In our previous analysis, we assumed, that the systematic error on the meter did not depend on nominal value.

To check this assumption consider the model

- $Y=\mbox{ln(measuredValue)}$ is a linear model of $x= \mbox{ln(nominalValue)}$
- $Y=\alpha+\beta x+\varepsilon$

where we have previously assumed slope($\beta$) equal to 1.

## Linear calibration fit

```{r}
fit <- lm(log(capacity) ~ log(nomval), data = capDat)
summary(fit)
```
The slope is more than close to 1. But is actually extremely significantly different from 1 (tvalue=3776.74 >>>> 3). 

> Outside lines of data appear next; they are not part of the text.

**run.sh**
```bash
#!/bin/bash
# the make line also repeats each setting of config.mk as NAME=value (left out here)
make -C /OpenROAD-flow-scripts/flow DESIGN_CONFIG=/design/flow/config.mk WORK_HOME=/design/flow/orfs CLKGATE_MAP_FILE= finish
```
**config.mk**
```make
export PLATFORM = sky130hd
export DESIGN_NAME = SP_wocg
export DESIGN_NICKNAME = SP_wocg
export VERILOG_FILES = /design/flow/design.v
export SDC_FILE = /design/flow/constraint.sdc
export NUM_CORES = 4
export LEC_CHECK = 0
export ABC_AREA = 1
export CAP_MARGIN = 20
export CORE_MARGIN = 2
export CORE_UTILIZATION = 72
export CTS_CLUSTER_SIZE = 42
export PLACE_DENSITY = 0.66
export SLEW_MARGIN = 20
export SYNTH_MEMORY_MAX_BITS = 16384
```
**constraint.sdc**
```tcl
create_clock -name core_clock -period 5.31 [get_ports {clk}]
set_input_delay 1.0620 -clock core_clock [delete_from_list [all_inputs] [get_ports {clk}]]
set_output_delay 1.0620 -clock core_clock [all_outputs]
set_load 0.01 [all_outputs]
```
**design.v**
```verilog
module SP_wocg(
	clk,
	rst_n,
	in_valid,
	in_data,
	in_mode,
	out_valid,
	out_data
);
input clk, rst_n, in_valid;
input [2:0] in_mode;
input [8:0] in_data;
output reg out_valid;
output reg [8:0] out_data;
genvar idx;
integer i;
localparam IDLE = 4'b0000;
localparam INV  = 4'b0001;
localparam MUL  = 4'b0010;
localparam SORT = 4'b0100;
localparam SUM  = 4'b1000;
reg [3:0] cur_state,next_state;
reg [4:0] cnt;
reg [2:0] cnt_data;
reg [8:0] data_temp;
reg [10:0] data_sum [0:5]; 
reg [2:0] mode_r;
wire idle_state = cur_state == IDLE;
wire inv_in_valid  = cur_state[0] && cnt < 6;
wire mul_in_valid  = cur_state[1] && cnt < 6;
wire sort_in_valid = cur_state[2] && cnt < 6;
wire sum_in_valid  = cur_state[3] && cnt < 6;
wire inv_out_valid,mul_out_valid,sort_out_valid;
wire [8:0] inv_out_data,mul_out_data,sort_out_data;
wire [8:0] sum_mod_out_w;   
wire inv_done  = cur_state[0] && cnt == 'd18;
wire mul_done  = cur_state[1] && cnt == 'd12;
wire sort_done = cur_state[2] && cnt == 'd11;
reg  sum_done ;
wire mode0_cnt_flag = cur_state[3] && mode_r == 'd0 && cnt == 'd5;
always @(posedge clk or negedge rst_n) begin
	if (!rst_n) begin
		cur_state <= IDLE;
	end
	else begin
		cur_state <= next_state;
	end
end
always @(*) begin
	case(cur_state)
		IDLE : next_state = in_valid  ? in_mode[0] ? INV : in_mode[1] ? MUL : in_mode[2] ? SORT : SUM : IDLE;
		INV  : next_state = inv_done  ? mode_r[1] ? MUL : mode_r[2] ? SORT : SUM : INV;
		MUL  : next_state = mul_done  ? mode_r[2] ? SORT : SUM : MUL;
		SORT : next_state = sort_done ? SUM : SORT;
		SUM  : next_state = sum_done  ? IDLE : SUM;
		default : next_state = IDLE;
	endcase
end
always @(*) begin 
	if(cur_state[3]) begin
		if(mode_r == 'd0) sum_done = cnt == 'd12;
		else sum_done = cnt == 'd7;
	end
	else sum_done = 0;
end
always @(posedge clk or negedge rst_n) begin
	if (!rst_n) begin
		cnt <= 'd0;
	end
	else begin
		if(idle_state) cnt <= 'd0;
		else if(inv_done | mul_done | sort_done) cnt <= 'd0;
		else cnt <= cnt + 'd1;
	end
end
always @(posedge clk or negedge rst_n) begin
	if (!rst_n) begin
		cnt_data <= 'd0;
	end
	else begin
		if(inv_in_valid)  cnt_data <= cnt_data + 'd1;
		else if(mul_in_valid)  cnt_data <= cnt_data + 'd1;
		else if(sort_in_valid) cnt_data <= cnt_data + 'd1;
		else if(mode0_cnt_flag) cnt_data <= 'd1;
		else if(cur_state[3])  cnt_data <= cnt_data + 'd1;
		else if(inv_done | mul_done | sort_done | sum_done) cnt_data <= 'd0;
	end
end
always @(posedge clk or negedge rst_n) begin
	if (!rst_n) begin
		mode_r <= 'd0;
	end
	else if(in_valid && idle_state)begin
		mode_r <= in_mode;
	end
end
always @(posedge clk or negedge rst_n) begin
	if (!rst_n) begin
		data_temp <= 'd0;
	end
	else begin
		if(in_valid) data_temp <= in_data;
		else if(inv_out_valid)  data_temp <= inv_out_data;
		else if(mul_out_valid)  data_temp <= mul_out_data;
		else if(sort_out_valid) data_temp <= sort_out_data;
	end
end
always @(posedge clk or negedge rst_n) begin
	if (!rst_n) begin
		for(i=0;i<6;i=i+1) begin
			data_sum[i] <= 'd0;
		end
	end
	else begin
		if(inv_in_valid) begin
			data_sum[cnt_data] <= data_sum[cnt_data] + data_temp;   
		end
		else if(mul_in_valid)  begin 
			if(mode_r[0]) data_sum[cnt_data] <= data_sum[cnt_data] + data_temp;   
			else data_sum[cnt_data] <= data_sum[cnt_data] + (data_temp << 1);   
		end
		else if(sort_in_valid) begin
			if(mode_r[1:0] == 'd0) data_sum[cnt_data] <= (data_sum[cnt_data] + data_temp) + (data_temp << 1);   
			else if(mode_r[1]) data_sum[cnt_data] <= data_sum[cnt_data] + data_temp;  
			else data_sum[cnt_data] <= data_sum[cnt_data] + (data_temp << 1);  
		end
		else if(sum_in_valid)  begin
			if(mode_r[2:0] == 'd0) data_sum[cnt_data] <= data_sum[cnt_data] + (data_temp << 2);   
			else if(mode_r[2]) data_sum[cnt_data] <= data_sum[cnt_data] + data_temp;  
			else if(mode_r[1]) data_sum[cnt_data] <= data_sum[cnt_data] + (data_temp << 1);  
			else data_sum[cnt_data] <= (data_sum[cnt_data] + data_temp) + (data_temp << 1);  
		end
		else if(idle_state) begin
			for(i=0;i<6;i=i+1) begin
				data_sum[i] <= 'd0;
			end
		end
	end
end
always @(posedge clk or negedge rst_n) begin
	if (!rst_n) begin
		out_data <= 'd0;
	end
	else begin
		if(sum_done) out_data <= 'd0;
		else if(cur_state[3]) begin 
			if(mode_r == 'd0) out_data <= cnt > 'd5 ? sum_mod_out_w : 'd0;
			else out_data <= cnt > 'd0 ? sum_mod_out_w : 'd0;
		end
	end
end
always @(posedge clk or negedge rst_n) begin
	if (!rst_n) begin
		out_valid <= 0;
	end
	else begin
		if(sum_done) out_valid <= 0;
		else if(cur_state[3]) begin 
			if(mode_r == 'd0) out_valid <= cnt > 'd5 ? 1 : 0;
			else out_valid <= cnt > 'd0 ? 1 : 0;
		end
	end
end
Modular_Inv Inv_inst (.clk(clk),.rst_n(rst_n),.in_valid(inv_in_valid),.in_data(data_temp),.out_valid(inv_out_valid) ,.out_data(inv_out_data));
Modular_Mul Mul_inst (.clk(clk),.rst_n(rst_n),.in_valid(mul_in_valid),.in_data(data_temp),.out_valid(mul_out_valid) ,.out_data(mul_out_data));
Sort      Sort_inst (.clk(clk),.rst_n(rst_n),.in_valid(sort_in_valid),.in_data(data_temp),.out_valid(sort_out_valid),.out_data(sort_out_data));
Modular_509 U_inst_C(.in_data({7'd0,data_sum[cnt_data - 1]}),.out_data(sum_mod_out_w));
endmodule
module Modular_509(in_data,out_data);
parameter BIAS = 9'd509;
input [17:0] in_data;
output reg [8:0] out_data;
wire  [10:0] tmp = (in_data[8:0] + in_data[17:9]) + (in_data[17:9] << 1);
wire  [10:0] tmp_bias_509  = tmp - BIAS;
wire  [10:0] tmp_bias_1018 = tmp - (BIAS<<1);
wire  [10:0] tmp_bias_1527 = tmp - (BIAS<<1) - BIAS;
wire  [10:0] tmp_bias_2036 = tmp - (BIAS<<2);
always @(*) begin
	if(tmp < BIAS) out_data = tmp;
	else if(tmp_bias_509  < BIAS) out_data = tmp_bias_509 ;
	else if(tmp_bias_1018 < BIAS) out_data = tmp_bias_1018;
	else if(tmp_bias_1527 < BIAS) out_data = tmp_bias_1527;
	else out_data = tmp_bias_2036;
end
endmodule
module Modular_Inv(clk,rst_n,in_valid,in_data,out_valid,out_data);
input  [8:0] in_data;
input  clk,rst_n,in_valid;
output out_valid;
output [8:0] out_data;
localparam IDLE = 2'b00;
localparam CAL  = 2'b01;
localparam OUT  = 2'b10;
reg [1:0] cur_state,next_state;
reg [5:0] st_end_flag_r;
reg pulse;
reg [3:0] cnt;
reg [17:0] data_A_r[0:5],data_B_r[0:5];
wire cal_done = cnt == 'd12;
wire out_done = cnt == 'd5 && cur_state[1];
reg  [5:0] stall_flag_r;
wire  [8:0] modA_out_w[0:2];
wire  [8:0] modB_out_w[0:2];
reg  [17:0] modA_in_w [0:2];
reg  [17:0] modB_in_w [0:2];
wire [17:0] mulA_out_w[0:2];
wire [17:0] mulB_out_w[0:2];
reg   [8:0] mulA_in_w [0:2];
reg   [8:0] mulB_in_w [0:2];
genvar idx;
integer i;
assign out_valid = cur_state[1];
assign out_data = out_valid ? data_A_r[cnt] : 'd0;
always @(posedge clk or negedge rst_n) begin
	if (!rst_n) begin
		cur_state <= IDLE;
	end
	else begin
		cur_state <= next_state;
	end
end
always @(*) begin
	case(cur_state)
		IDLE:next_state = in_valid ? CAL : IDLE;
		CAL :next_state = cal_done ? OUT : CAL ;
		OUT :next_state = out_done ? IDLE: OUT ;
		default: next_state = IDLE;
	endcase
end
generate
	for(idx=0;idx<3;idx=idx+1) begin
		Modular_509 U_inst_A(.in_data(modA_in_w[idx]),.out_data(modA_out_w[idx]));
		Modular_509 U_inst_B(.in_data(modB_in_w[idx]),.out_data(modB_out_w[idx]));
	end
endgenerate
generate
	for(idx=0;idx<3;idx=idx+1) begin
		assign mulA_out_w[idx] =  mulA_in_w[idx] * mulB_in_w[idx];
		assign mulB_out_w[idx] =  mulB_in_w[idx] * mulB_in_w[idx];
	end
endgenerate
always @(*) begin 
	for(i=0;i<3;i=i+1) begin
		if(pulse)
			mulA_in_w[i] = data_A_r[2*i];
		else
			mulA_in_w[i] = data_A_r[2*i+1];
	end
end
always @(*) begin 
	for(i=0;i<3;i=i+1) begin
		if(pulse)
			mulB_in_w[i] = data_B_r[2*i];
		else
			mulB_in_w[i] = data_B_r[2*i+1];
	end
end
always @(*) begin 
	for(i=0;i<3;i=i+1) begin
		if(!pulse)
			modA_in_w[i] = data_A_r[2*i];
		else
			modA_in_w[i] = data_A_r[2*i+1];
	end
end
always @(*) begin 
	for(i=0;i<3;i=i+1) begin
		if(!pulse)
			modB_in_w[i] = data_B_r[2*i];
		else
			modB_in_w[i] = data_B_r[2*i+1];
	end
end
always @(posedge clk or negedge rst_n) begin
	if (!rst_n) begin
		cnt <= 'd0;
	end
	else begin
		if(in_valid) cnt <= cnt + 'd1;
		else if(cal_done | out_done) cnt <= 'd0;
		else if(cur_state[1]) cnt <= cnt + 'd1;
		else if(pulse) cnt <= cnt + 'd1;
	end
end
always @(posedge clk or negedge rst_n) begin
	if (!rst_n) begin
		stall_flag_r <= 'd0;
	end
	else begin
		if(cnt == 'd3 && cur_state[0]) stall_flag_r <= 6'b000001;
		else if(cnt == 'd4 && cur_state[0]) stall_flag_r <= 6'b000011;
		else stall_flag_r <= stall_flag_r << 1;
	end
end
always @(posedge clk or negedge rst_n) begin
	if (!rst_n) begin
		pulse <= 0;
	end
	else begin
		if(out_done) pulse <= 0;
		else if(cur_state[0] | cur_state[1]) pulse <= ~pulse;
	end
end
always @(posedge clk or negedge rst_n) begin
	if (!rst_n) begin
		st_end_flag_r <= 'd0;
	end
	else begin
		if(in_valid) st_end_flag_r[cnt] <= 1;
		else if(cur_state[1]) st_end_flag_r[cnt] <= 0;
	end
end
always @(posedge clk or negedge rst_n) begin
	if (!rst_n) begin
		for(i=0;i<6;i=i+1) begin
			data_A_r[i] <= 'd0;
		end
	end
	else begin
		for(i=0;i<6;i=i+2) begin  
			if(in_valid && cnt == i)  data_A_r[i] <= in_data;
			else if(stall_flag_r[i])  data_A_r[i] <= data_A_r[i];
			else if(st_end_flag_r[i]) data_A_r[i] <= !pulse ? modA_out_w[i>>1] : mulA_out_w[i>>1];
			else data_A_r[i] <= 'd0;
		end
		for(i=1;i<6;i=i+2) begin  
			if(in_valid && cnt == i)  data_A_r[i] <= in_data;
			else if(stall_flag_r[i])  data_A_r[i] <= data_A_r[i];
			else if(st_end_flag_r[i]) data_A_r[i] <= !pulse ? mulA_out_w[i>>1] : modA_out_w[i>>1];
			else data_A_r[i] <= 'd0;
		end
	end
end
always @(posedge clk or negedge rst_n) begin
	if (!rst_n) begin
		for(i=0;i<6;i=i+1) begin
			data_B_r[i] <= 'd0;
		end
	end
	else begin
		for(i=0;i<6;i=i+2) begin  
			if(in_valid && cnt == i) data_B_r[i] <= in_data*in_data;
			else if(st_end_flag_r[i]) data_B_r[i] <= !pulse ? modB_out_w[i>>1] : mulB_out_w[i>>1] ;
			else data_B_r[i] <= 'd0;
		end
		for(i=1;i<6;i=i+2) begin  
			if(in_valid && cnt == i) data_B_r[i] <= in_data*in_data;
			else if(st_end_flag_r[i]) data_B_r[i] <= !pulse ? mulB_out_w[i>>1] : modB_out_w[i>>1];
			else data_B_r[i] <= 'd0;
		end
	end
end
endmodule
module Modular_Mul(clk,rst_n,in_valid,in_data,out_valid,out_data);
input  [8:0] in_data;
input  clk,rst_n,in_valid;
output out_valid;
output [8:0] out_data;
localparam IDLE = 2'b00;
localparam CAL  = 2'b01;
localparam OUT  = 2'b10;
reg [1:0] cur_state,next_state;
reg [3:0] cnt;
reg [8:0] b_r[0:5];
reg [8:0] tmp_mod_r;
reg [8:0] tmp1_r;
reg [8:0] tmp2_r;
reg [8:0] tmp3_r;
reg [8:0] tmp4_r;
reg [17:0] tmp_r;
genvar idx;
integer i;
wire [8:0] mod_out_w;
reg  [8:0] in_mul_A_w,in_mul_B_w;
Modular_509 U_inst_C(.in_data(tmp_r),.out_data(mod_out_w));
assign out_valid = cur_state[1];
assign out_data  = out_valid ? tmp_mod_r : 'd0;
always @(posedge clk or negedge rst_n) begin
	if (!rst_n) begin
		cur_state <= IDLE;
	end
	else begin
		cur_state <= next_state;
	end
end
always @(*) begin
	case(cur_state)
		IDLE:next_state = in_valid ? CAL : IDLE;
		CAL :next_state = cnt == 'd10 ? OUT : CAL ;
		OUT :next_state = cnt == 'd0 ? IDLE: OUT ;
		default: next_state = IDLE;
	endcase
end
always @(*) begin
	if(in_valid) begin
		in_mul_A_w = b_r[0];
	end
	else begin
		case(cnt)
			'd5 :in_mul_A_w = b_r[0];
			'd6 :in_mul_A_w = tmp_mod_r;
			'd7 :in_mul_A_w = tmp2_r;
			'd8 :in_mul_A_w = tmp1_r;
			'd9 :in_mul_A_w = b_r[0];
			'd10:in_mul_A_w = b_r[1];
			'd11:in_mul_A_w = b_r[2];
			'd12:in_mul_A_w = b_r[3];
			'd13:in_mul_A_w = b_r[4];
			'd14:in_mul_A_w = b_r[5];
			default:in_mul_A_w = 'd0;
		endcase
	end
end
always @(*) begin
	if(in_valid) begin
		in_mul_B_w = in_data;
	end
	else begin
		case(cnt)
			'd5 :in_mul_B_w = b_r[5];
			'd6 :in_mul_B_w = tmp4_r;
			'd7 :in_mul_B_w = tmp4_r;
			'd8 :in_mul_B_w = tmp4_r;
			'd9 :in_mul_B_w = tmp_mod_r;
			'd10:in_mul_B_w = tmp_mod_r;
			'd11:in_mul_B_w = tmp3_r;
			'd12:in_mul_B_w = tmp3_r;
			'd13:in_mul_B_w = tmp1_r;
			'd14:in_mul_B_w = tmp2_r;
			default:in_mul_B_w = 'd0;
		endcase
	end
end
always @(posedge clk or negedge rst_n) begin
	if (!rst_n) begin
		cnt <= 'd0;
	end
	else begin
		if(cur_state[0] | cur_state[1]) cnt <= cnt + 'd1; 
		else if(cur_state == IDLE) cnt <= 'd0;
	end
end
always @(posedge clk or negedge rst_n) begin
	if (!rst_n) begin
		for(i=0;i<6;i=i+1) begin
			b_r[i] <= 'd0;
		end
	end
	else begin
		if(in_valid) begin
			for(i=0;i<5;i=i+1) begin
				b_r[0] <= in_data;
				b_r[i+1] <= b_r[i];
			end
		end
	end
end
always @(posedge clk or negedge rst_n) begin
	if (!rst_n) begin
		tmp_r <= 'd0;
	end
	else begin
		tmp_r <= in_mul_A_w * in_mul_B_w;
	end
end
always @(posedge clk or negedge rst_n) begin
	if (!rst_n) begin
		tmp_mod_r <= 'd0;
	end
	else begin
		tmp_mod_r <= mod_out_w;
	end
end
always @(posedge clk or negedge rst_n) begin
	if (!rst_n) begin
		tmp1_r <= 'd0;
	end
	else begin
		tmp1_r <= cur_state[1] ? tmp1_r : tmp_mod_r;
	end
end
always @(posedge clk or negedge rst_n) begin
	if (!rst_n) begin
		tmp2_r <= 'd0;
	end
	else begin
		tmp2_r <= cur_state[1] ? tmp2_r : tmp1_r;
	end
end
always @(posedge clk or negedge rst_n) begin
	if (!rst_n) begin
		tmp3_r <= 'd0;
	end
	else begin
		tmp3_r <= cur_state[1] ? tmp3_r : tmp2_r;
	end
end
always @(posedge clk or negedge rst_n) begin
	if (!rst_n) begin
		tmp4_r <= 'd0;
	end
	else begin
		tmp4_r <= tmp3_r;
	end
end
endmodule
module Sort(clk,rst_n,in_valid,in_data,out_valid,out_data);
input  [8:0] in_data;
input  clk,rst_n,in_valid;
output out_valid;
output [8:0] out_data;
integer i;
reg [8:0] data_r[0:5];
reg [4:0] st_flag_r;
reg [1:0] cur_state,next_state;
localparam IDLE = 2'b00;
localparam RD   = 2'b01;
localparam SORT = 2'b10;
localparam OUT  = 2'b11;
wire sort_done = st_flag_r == 'd1 && cur_state == SORT;
wire rd_done = st_flag_r[0] && cur_state == RD;
wire out_done = st_flag_r == 0 && cur_state == OUT;
assign out_valid = cur_state == OUT;
assign out_data  = out_valid ? data_r[5] : 'd0;
always @(posedge clk or negedge rst_n) begin
	if (!rst_n) begin
		cur_state <= IDLE;
	end
	else begin
		cur_state <= next_state;
	end
end
always @(*) begin
	case(cur_state)
		IDLE:next_state = in_valid  ? RD   : IDLE;
		RD  :next_state = rd_done   ? SORT : RD  ;
		SORT:next_state = sort_done ? OUT  : SORT;
		OUT: next_state = out_done  ? IDLE : OUT ;
		default: next_state = IDLE;
	endcase
end
always @(posedge clk or negedge rst_n) begin
	if (!rst_n) begin
		st_flag_r <= 'd0;
	end
	else if (cur_state == IDLE || sort_done) begin
		st_flag_r <= 'b10000;
	end
	else if(rd_done) begin
		st_flag_r <= 'b10101;
	end
	else begin
		st_flag_r <= st_flag_r >> 1;
	end
end
always @(posedge clk or negedge rst_n) begin
	if (!rst_n) begin
		for(i=0;i<6;i=i+1) begin
			data_r[i] <= 'd0;
		end
	end
	else begin
		if(in_valid) begin
			if(in_data > data_r[0]) begin
				data_r[0] <= in_data;
				data_r[1] <= data_r[0];
				data_r[2] <= data_r[1];
				data_r[3] <= data_r[2];
				data_r[4] <= data_r[3];
				data_r[5] <= data_r[4];
			end
			else begin
				data_r[1] <= in_data;
				data_r[2] <= data_r[1];
				data_r[3] <= data_r[2];
				data_r[4] <= data_r[3];
				data_r[5] <= data_r[4];
			end
		end
		else if(cur_state == SORT && st_flag_r[0]) begin   
      		for(i=1;i<5;i=i+2)
      		begin
      		  data_r[i  ] <= (data_r[i] < data_r[i+1]) ? data_r[i+1] : data_r[i  ];
      		  data_r[i+1] <= (data_r[i] < data_r[i+1]) ? data_r[i  ] : data_r[i+1];
      		end
		end
		else if(cur_state == SORT && !st_flag_r[0]) begin
      		for(i=2;i<5;i=i+2)
      		begin
      		  data_r[i  ] <= (data_r[i] < data_r[i+1]) ? data_r[i+1] : data_r[i  ];
      		  data_r[i+1] <= (data_r[i] < data_r[i+1]) ? data_r[i  ] : data_r[i+1];
      		end
		end
		else if(cur_state == OUT) begin
      		for(i=0;i<5;i=i+1)
      		begin
      		  data_r[i+1] <= data_r[i];
      		end
		end
		else if(cur_state == IDLE) begin
			for(i=0;i<6;i=i+1) begin
				data_r[i] <= 'd0;
			end
		end
	end
end
endmodule
```
==> impl_metrics.json, run 1 <==
{
  "htree_levels": 2,
  "ys_cells": 8443,
  "synth.top_cell.area_share_pct": 21.7,
  "cts_buffers": 57,
  "outcome": "did not finish",
  "yosysTopAreaCell": "dfrtp_1",
  "core-area_um2": 82400,
  "synthSimpleGateAreaFrac_pct": 23.8,
  "io_pins": 25,
  "ys_sh_xor_pct": 4.30,
  "synth-edff-count": 0,
  "syn-num-nets": 9407,
  "postSynthAreaPerCell_um2": 7.11,
  "ys_types": 69,
  "yosys_warnings": 14,
  "clkSinkCount": 521,
  "dieWidth_um": 293,
  "dieArea_um2": 85700,
  "postSynthSeqShare_pct": 21.7,
  "async_reset_ff_share_pct": 100,
  "ys_ff": 521,
  "num_rows": 105,
  "hpwl_um": 149000,
  "clockRootBuffer": "clkbuf_16",
  "placed_cells": 10038,
  "top_cell": "nand2_1",
  "fp-utilization_pct": 72.9,
  "die_h_um": 293,
  "ys_chip_area_um2": 60100,
  "dpl_cell_area_um2": 66600,
  "error": "[ERROR GRT-0232] Routing congestion too high. Check the congestion heatmap in the GUI.",
  "ys_sh_aoi_pct": 13.9,
  "adder_share_pct": 24.9,
  "synth_area_um2": 60100,
  "holdBufCountCts": 0,
  "synthTopLogicFamily": "adder cells",
  "top_cells_by_count": "2080 x nand2_1, 1531 x inv_1, 703 x nor2_1, 544 x o21ai_0, 536 x ha_1",
  "track_usage_pct": 98.9,
  "clock_path_buffers": 3,
  "lastStage": "global routing",
  "io_buffers": 24,
  "topCellsByArea": "dfrtp_1 22%, fa_1 14%, nand2_1 13%",
  "finalWeightedCongestion": 1.01,
  "muxShareOfSynthArea_pct": 0.0688,
  "synth_top_flop_cell": "dfrtp_1",
  "syn_inst": 8443,
  "grt_overflow": 4007
}
-- stage by stage --
| step | setup TNS, ns | setup WS, ns |
|---|---|---|
| CTS | -8.01 | -0.573 |
| detailed placement | -17.64 | -0.732 |
| global placement | -6.65 | -0.388 |
| floorplan | -0.180 | -0.0650 |
-- metal layers --
layer | overflow | track usage (%)
met2 | 2283 | 112
met1 | 330 | 92.9
met3 | 332 | 88.4
met4 | 1009 | 108
met5 | 53 | 77.0
-- what timing repair did --
action,4_1_cts
gates resized,509
setup endpoints to repair,90
buffers inserted,110
pin swaps,223
gates cloned,5
==> run 2, diff against run 1 <==
ABC_AREA = unset   (was 1)
CAP_MARGIN = 10   (was 20)
CELL_PAD_IN_SITES_GLOBAL_PLACEMENT = 0   (was unset)
CTS_CLUSTER_SIZE = 14   (was 42)
PLACE_DENSITY = unset   (was 0.66)
PLACE_DENSITY_LB_ADDON = 0.04   (was unset)
SETUP_SLACK_MARGIN = 0.97   (was unset)
clock period = 6.64 ns   (was 5.31 ns; I/O delays follow)
==> impl_metrics.json, run 2 <==
{
  "top_cells_by_count": "739 x nand2_1, 694 x inv_1, 589 x nor2_1, 536 x ha_1, 520 x dfrtp_1",
  "synthSimpleGateAreaFrac_pct": 15.2,
  "synth_area_um2": 59700,
  "finalWeightedCongestion": 0.979,
  "synth.top_cell.area_share_pct": 21.8,
  "cts_buffers": 61,
  "clockRootBuffer": "clkbuf_16",
  "top_cell": "nand2_1",
  "synth_top_flop_cell": "dfrtp_1",
  "num_rows": 105,
  "syn-num-nets": 7824,
  "yosysTopAreaCell": "dfrtp_1",
  "lastStage": "global routing",
  "ys_sh_aoi_pct": 20.7,
  "topCellsByArea": "dfrtp_1 22%, fa_1 14%, ha_1 11%",
  "adder_share_pct": 25.1,
  "ys_ff": 521,
  "ys_sh_xor_pct": 4.26,
  "async_reset_ff_share_pct": 100,
  "preCtsSetupSlack_ns": 0.187,
  "core-area_um2": 82100,
  "postSynthSeqShare_pct": 21.8,
  "dieWidth_um": 292,
  "clkSinkCount": 521,
  "yosys_warnings": 14,
  "muxShareOfSynthArea_pct": 6.45,
  "ys_types": 122,
  "synthTopLogicFamily": "adder cells",
  "io_pins": 25,
  "outcome": "did not finish",
  "dpl_cell_area_um2": 61900,
  "ys_cells": 6860,
  "synth-edff-count": 0,
  "fp-utilization_pct": 72.7,
  "htree_levels": 2,
  "postSynthAreaPerCell_um2": 8.70,
  "io_buffers": 24,
  "hpwl_um": 136000,
  "clock_path_buffers": 3,
  "ys_chip_area_um2": 59700,
  "dieArea_um2": 85300,
  "die_h_um": 292,
  "syn_inst": 6860,
  "placed_cells": 7848
}
==> run 2: metrics by stage <==
| step | util, % | hold slack, ns |
|---|---|---|
| 2_1_floorplan | - | 0.369 |
| 3_5_place_dp | 75.4 | 0.396 |
| 3_3_place_gp | 75.4 | 0.390 |
| 4_1_cts | 82.2 | 0.409 |
==> run 2: repair_timing <==
action	4_1_cts
setup endpoints to repair	216
pin swaps	148
setup buffers	203
endpoints found under the hold margin	0
resized	378
hold buffers	0
cloned	11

Clearly, it is a bit dubious to assume a linear relationship, as we only have 3 nominal values. 

## Calibrated values

If we stick to the linear calibration model, it is sensible to correct our measured errors according to the calibration of the meter:

- $$\mbox{measuredError}=\alpha+\beta *\mbox{correctError}$$
- $$\mbox{correctError}=(\mbox{measuredError}-\alpha)/\beta$$
  
```{r}
ab = coef(fit)
ab
capDat$lnError_c = (capDat$lnError - ab[1])/ab[2]
```
  
```{r echo=FALSE}
save(ab, file = "ab.RData")
```

## Calibrated data

```{r}
head(capDat)
```

The calibrated data now shows that the production error on component s_1_nF47 is in the vicinity of 0.2%. Well below the tolerance 1%.